Task to complete: Repeat exactly the lines of the entries below from the one with "worst max-delay path" through the one with "library cell and", both ends included, and nothing else.

----------

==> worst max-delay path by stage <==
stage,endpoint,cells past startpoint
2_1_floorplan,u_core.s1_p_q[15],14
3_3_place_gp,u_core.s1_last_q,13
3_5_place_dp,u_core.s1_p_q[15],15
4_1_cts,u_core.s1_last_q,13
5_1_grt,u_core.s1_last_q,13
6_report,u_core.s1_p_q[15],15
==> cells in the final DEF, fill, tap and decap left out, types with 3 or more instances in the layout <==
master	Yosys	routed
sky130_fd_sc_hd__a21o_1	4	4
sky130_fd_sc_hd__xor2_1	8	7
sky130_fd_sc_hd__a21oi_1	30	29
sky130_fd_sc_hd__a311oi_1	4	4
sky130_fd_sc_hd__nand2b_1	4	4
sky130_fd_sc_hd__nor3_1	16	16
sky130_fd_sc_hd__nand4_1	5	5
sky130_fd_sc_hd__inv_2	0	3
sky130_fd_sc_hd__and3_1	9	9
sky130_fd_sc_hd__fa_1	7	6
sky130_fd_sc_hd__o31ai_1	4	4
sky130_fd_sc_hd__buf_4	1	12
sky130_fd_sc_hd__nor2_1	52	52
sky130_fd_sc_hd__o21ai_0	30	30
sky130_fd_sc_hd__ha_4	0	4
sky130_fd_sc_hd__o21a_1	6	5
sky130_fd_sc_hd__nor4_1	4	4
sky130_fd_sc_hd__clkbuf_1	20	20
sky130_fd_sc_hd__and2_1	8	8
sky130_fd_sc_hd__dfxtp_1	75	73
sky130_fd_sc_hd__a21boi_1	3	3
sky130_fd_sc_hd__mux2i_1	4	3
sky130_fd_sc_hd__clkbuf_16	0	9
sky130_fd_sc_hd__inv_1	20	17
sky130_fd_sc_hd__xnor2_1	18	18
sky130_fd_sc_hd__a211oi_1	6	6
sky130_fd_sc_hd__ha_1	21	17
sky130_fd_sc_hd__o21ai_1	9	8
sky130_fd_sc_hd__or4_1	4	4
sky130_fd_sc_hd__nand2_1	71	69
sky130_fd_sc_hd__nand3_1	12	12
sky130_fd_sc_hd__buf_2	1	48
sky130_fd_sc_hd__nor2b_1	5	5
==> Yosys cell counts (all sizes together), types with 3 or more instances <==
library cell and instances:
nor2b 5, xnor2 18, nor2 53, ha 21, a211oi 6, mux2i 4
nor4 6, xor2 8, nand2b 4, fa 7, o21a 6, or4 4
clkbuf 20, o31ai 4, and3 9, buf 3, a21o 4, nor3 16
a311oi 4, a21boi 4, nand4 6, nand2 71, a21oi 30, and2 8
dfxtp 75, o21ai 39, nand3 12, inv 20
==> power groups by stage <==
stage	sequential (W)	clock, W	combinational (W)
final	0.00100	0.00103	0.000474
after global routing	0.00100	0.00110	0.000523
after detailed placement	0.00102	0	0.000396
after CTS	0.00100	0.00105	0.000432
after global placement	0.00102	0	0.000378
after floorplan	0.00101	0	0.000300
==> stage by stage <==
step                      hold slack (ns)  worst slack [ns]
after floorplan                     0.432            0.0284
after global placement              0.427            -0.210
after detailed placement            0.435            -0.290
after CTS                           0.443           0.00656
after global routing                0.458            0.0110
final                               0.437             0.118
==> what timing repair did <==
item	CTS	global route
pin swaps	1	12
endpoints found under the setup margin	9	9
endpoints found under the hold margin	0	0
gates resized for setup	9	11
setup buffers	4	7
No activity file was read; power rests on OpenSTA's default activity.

----------

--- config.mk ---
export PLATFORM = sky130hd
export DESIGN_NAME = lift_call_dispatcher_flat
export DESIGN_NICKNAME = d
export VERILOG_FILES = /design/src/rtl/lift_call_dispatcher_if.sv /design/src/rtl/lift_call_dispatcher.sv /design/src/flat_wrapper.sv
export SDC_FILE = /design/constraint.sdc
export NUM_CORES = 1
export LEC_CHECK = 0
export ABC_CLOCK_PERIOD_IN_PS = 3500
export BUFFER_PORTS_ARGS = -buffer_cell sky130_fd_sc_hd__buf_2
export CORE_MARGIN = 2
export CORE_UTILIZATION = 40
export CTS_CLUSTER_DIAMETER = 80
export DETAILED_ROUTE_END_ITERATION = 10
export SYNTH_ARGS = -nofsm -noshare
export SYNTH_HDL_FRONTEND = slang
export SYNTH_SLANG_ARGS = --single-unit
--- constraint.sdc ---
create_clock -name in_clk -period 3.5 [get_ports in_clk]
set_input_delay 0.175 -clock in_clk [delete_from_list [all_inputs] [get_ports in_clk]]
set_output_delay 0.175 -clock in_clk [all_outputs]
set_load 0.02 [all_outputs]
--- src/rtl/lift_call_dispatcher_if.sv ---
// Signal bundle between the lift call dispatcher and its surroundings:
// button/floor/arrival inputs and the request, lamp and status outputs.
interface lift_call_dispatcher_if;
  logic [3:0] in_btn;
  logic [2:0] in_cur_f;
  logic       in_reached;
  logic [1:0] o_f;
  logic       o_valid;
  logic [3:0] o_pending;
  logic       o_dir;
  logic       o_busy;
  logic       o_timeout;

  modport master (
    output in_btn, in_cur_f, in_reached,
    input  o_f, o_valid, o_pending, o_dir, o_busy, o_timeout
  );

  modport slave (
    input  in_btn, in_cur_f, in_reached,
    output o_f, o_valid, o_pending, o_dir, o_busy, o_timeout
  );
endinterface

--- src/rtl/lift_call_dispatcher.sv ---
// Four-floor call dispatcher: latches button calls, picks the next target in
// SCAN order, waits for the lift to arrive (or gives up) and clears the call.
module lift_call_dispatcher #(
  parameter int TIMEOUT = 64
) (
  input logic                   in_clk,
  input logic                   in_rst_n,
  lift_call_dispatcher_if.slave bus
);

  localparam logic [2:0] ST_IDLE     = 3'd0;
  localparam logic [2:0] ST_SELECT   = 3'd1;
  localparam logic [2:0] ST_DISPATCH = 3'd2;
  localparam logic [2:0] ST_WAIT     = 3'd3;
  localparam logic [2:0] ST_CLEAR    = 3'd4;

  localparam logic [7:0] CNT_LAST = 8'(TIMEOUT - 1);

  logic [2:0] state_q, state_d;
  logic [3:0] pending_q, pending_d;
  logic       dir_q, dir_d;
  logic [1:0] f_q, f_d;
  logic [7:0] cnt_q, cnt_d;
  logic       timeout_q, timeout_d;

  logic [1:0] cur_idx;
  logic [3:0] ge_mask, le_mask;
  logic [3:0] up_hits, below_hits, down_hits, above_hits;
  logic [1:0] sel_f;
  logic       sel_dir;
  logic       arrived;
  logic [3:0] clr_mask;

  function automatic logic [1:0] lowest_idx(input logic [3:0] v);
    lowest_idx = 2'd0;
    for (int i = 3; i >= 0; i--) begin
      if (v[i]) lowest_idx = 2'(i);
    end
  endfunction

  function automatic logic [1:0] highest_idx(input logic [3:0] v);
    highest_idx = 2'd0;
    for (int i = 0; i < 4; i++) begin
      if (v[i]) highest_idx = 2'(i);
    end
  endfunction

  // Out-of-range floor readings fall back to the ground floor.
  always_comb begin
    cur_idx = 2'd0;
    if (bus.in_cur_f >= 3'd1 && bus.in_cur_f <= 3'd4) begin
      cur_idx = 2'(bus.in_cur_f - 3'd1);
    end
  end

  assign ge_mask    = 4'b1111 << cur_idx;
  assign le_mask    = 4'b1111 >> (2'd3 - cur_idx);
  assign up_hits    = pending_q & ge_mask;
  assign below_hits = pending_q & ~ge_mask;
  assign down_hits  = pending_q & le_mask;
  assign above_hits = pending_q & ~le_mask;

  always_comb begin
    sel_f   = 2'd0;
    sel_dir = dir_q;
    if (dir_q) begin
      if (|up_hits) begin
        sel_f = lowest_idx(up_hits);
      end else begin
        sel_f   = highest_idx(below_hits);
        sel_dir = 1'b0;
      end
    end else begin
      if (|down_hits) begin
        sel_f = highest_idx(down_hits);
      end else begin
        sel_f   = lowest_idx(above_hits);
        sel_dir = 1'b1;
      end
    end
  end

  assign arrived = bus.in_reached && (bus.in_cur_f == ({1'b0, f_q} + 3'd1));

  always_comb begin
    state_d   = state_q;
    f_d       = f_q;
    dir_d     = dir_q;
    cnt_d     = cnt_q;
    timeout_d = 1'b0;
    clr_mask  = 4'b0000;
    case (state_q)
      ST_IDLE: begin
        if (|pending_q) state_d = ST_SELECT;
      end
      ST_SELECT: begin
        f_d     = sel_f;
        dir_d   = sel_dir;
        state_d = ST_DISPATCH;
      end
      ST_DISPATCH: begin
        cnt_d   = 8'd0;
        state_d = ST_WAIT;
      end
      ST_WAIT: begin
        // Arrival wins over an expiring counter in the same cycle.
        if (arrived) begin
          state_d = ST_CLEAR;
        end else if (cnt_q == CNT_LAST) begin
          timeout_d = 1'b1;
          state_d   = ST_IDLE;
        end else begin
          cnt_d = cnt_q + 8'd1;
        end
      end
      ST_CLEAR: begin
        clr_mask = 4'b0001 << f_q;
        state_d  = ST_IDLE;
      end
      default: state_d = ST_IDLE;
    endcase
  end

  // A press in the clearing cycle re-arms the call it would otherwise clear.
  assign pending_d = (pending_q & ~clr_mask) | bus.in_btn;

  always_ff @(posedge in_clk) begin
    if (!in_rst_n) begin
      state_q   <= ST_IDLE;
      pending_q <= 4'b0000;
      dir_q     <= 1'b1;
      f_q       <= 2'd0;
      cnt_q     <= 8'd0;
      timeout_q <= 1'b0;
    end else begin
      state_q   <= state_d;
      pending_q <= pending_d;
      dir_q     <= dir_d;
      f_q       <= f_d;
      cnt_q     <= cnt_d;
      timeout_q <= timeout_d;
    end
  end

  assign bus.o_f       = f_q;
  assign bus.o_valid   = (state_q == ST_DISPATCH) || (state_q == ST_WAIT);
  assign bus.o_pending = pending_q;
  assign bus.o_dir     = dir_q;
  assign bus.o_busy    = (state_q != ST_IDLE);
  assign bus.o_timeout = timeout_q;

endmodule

----------

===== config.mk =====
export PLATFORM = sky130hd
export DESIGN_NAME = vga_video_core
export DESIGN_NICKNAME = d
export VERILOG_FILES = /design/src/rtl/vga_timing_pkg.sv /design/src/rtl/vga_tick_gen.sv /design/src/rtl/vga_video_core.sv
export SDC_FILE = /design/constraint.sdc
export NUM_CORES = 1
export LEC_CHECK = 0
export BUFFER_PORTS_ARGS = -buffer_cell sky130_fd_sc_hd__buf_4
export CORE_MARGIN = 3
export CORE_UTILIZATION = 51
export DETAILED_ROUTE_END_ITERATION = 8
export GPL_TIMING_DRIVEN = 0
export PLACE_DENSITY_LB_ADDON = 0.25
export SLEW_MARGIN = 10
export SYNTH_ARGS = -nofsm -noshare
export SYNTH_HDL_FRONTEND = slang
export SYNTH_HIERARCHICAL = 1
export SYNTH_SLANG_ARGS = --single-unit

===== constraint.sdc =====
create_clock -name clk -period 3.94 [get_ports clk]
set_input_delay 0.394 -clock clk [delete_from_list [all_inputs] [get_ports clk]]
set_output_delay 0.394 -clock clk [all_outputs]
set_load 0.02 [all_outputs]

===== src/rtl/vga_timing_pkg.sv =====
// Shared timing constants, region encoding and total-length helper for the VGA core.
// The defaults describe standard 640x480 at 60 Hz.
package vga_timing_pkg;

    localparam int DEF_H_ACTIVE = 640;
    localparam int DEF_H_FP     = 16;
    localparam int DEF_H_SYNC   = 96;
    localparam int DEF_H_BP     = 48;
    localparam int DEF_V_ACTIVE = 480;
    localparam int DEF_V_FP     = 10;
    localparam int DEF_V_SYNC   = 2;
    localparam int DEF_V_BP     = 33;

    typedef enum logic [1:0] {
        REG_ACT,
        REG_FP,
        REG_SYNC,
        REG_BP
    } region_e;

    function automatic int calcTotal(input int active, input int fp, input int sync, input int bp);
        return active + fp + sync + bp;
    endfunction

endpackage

----------

Task response:
==> worst max-delay path by stage <==
stage,endpoint,cells past startpoint
2_1_floorplan,u_core.s1_p_q[15],14
3_3_place_gp,u_core.s1_last_q,13
3_5_place_dp,u_core.s1_p_q[15],15
4_1_cts,u_core.s1_last_q,13
5_1_grt,u_core.s1_last_q,13
6_report,u_core.s1_p_q[15],15
==> cells in the final DEF, fill, tap and decap left out, types with 3 or more instances in the layout <==
master	Yosys	routed
sky130_fd_sc_hd__a21o_1	4	4
sky130_fd_sc_hd__xor2_1	8	7
sky130_fd_sc_hd__a21oi_1	30	29
sky130_fd_sc_hd__a311oi_1	4	4
sky130_fd_sc_hd__nand2b_1	4	4
sky130_fd_sc_hd__nor3_1	16	16
sky130_fd_sc_hd__nand4_1	5	5
sky130_fd_sc_hd__inv_2	0	3
sky130_fd_sc_hd__and3_1	9	9
sky130_fd_sc_hd__fa_1	7	6
sky130_fd_sc_hd__o31ai_1	4	4
sky130_fd_sc_hd__buf_4	1	12
sky130_fd_sc_hd__nor2_1	52	52
sky130_fd_sc_hd__o21ai_0	30	30
sky130_fd_sc_hd__ha_4	0	4
sky130_fd_sc_hd__o21a_1	6	5
sky130_fd_sc_hd__nor4_1	4	4
sky130_fd_sc_hd__clkbuf_1	20	20
sky130_fd_sc_hd__and2_1	8	8
sky130_fd_sc_hd__dfxtp_1	75	73
sky130_fd_sc_hd__a21boi_1	3	3
sky130_fd_sc_hd__mux2i_1	4	3
sky130_fd_sc_hd__clkbuf_16	0	9
sky130_fd_sc_hd__inv_1	20	17
sky130_fd_sc_hd__xnor2_1	18	18
sky130_fd_sc_hd__a211oi_1	6	6
sky130_fd_sc_hd__ha_1	21	17
sky130_fd_sc_hd__o21ai_1	9	8
sky130_fd_sc_hd__or4_1	4	4
sky130_fd_sc_hd__nand2_1	71	69
sky130_fd_sc_hd__nand3_1	12	12
sky130_fd_sc_hd__buf_2	1	48
sky130_fd_sc_hd__nor2b_1	5	5
==> Yosys cell counts (all sizes together), types with 3 or more instances <==
library cell and instances:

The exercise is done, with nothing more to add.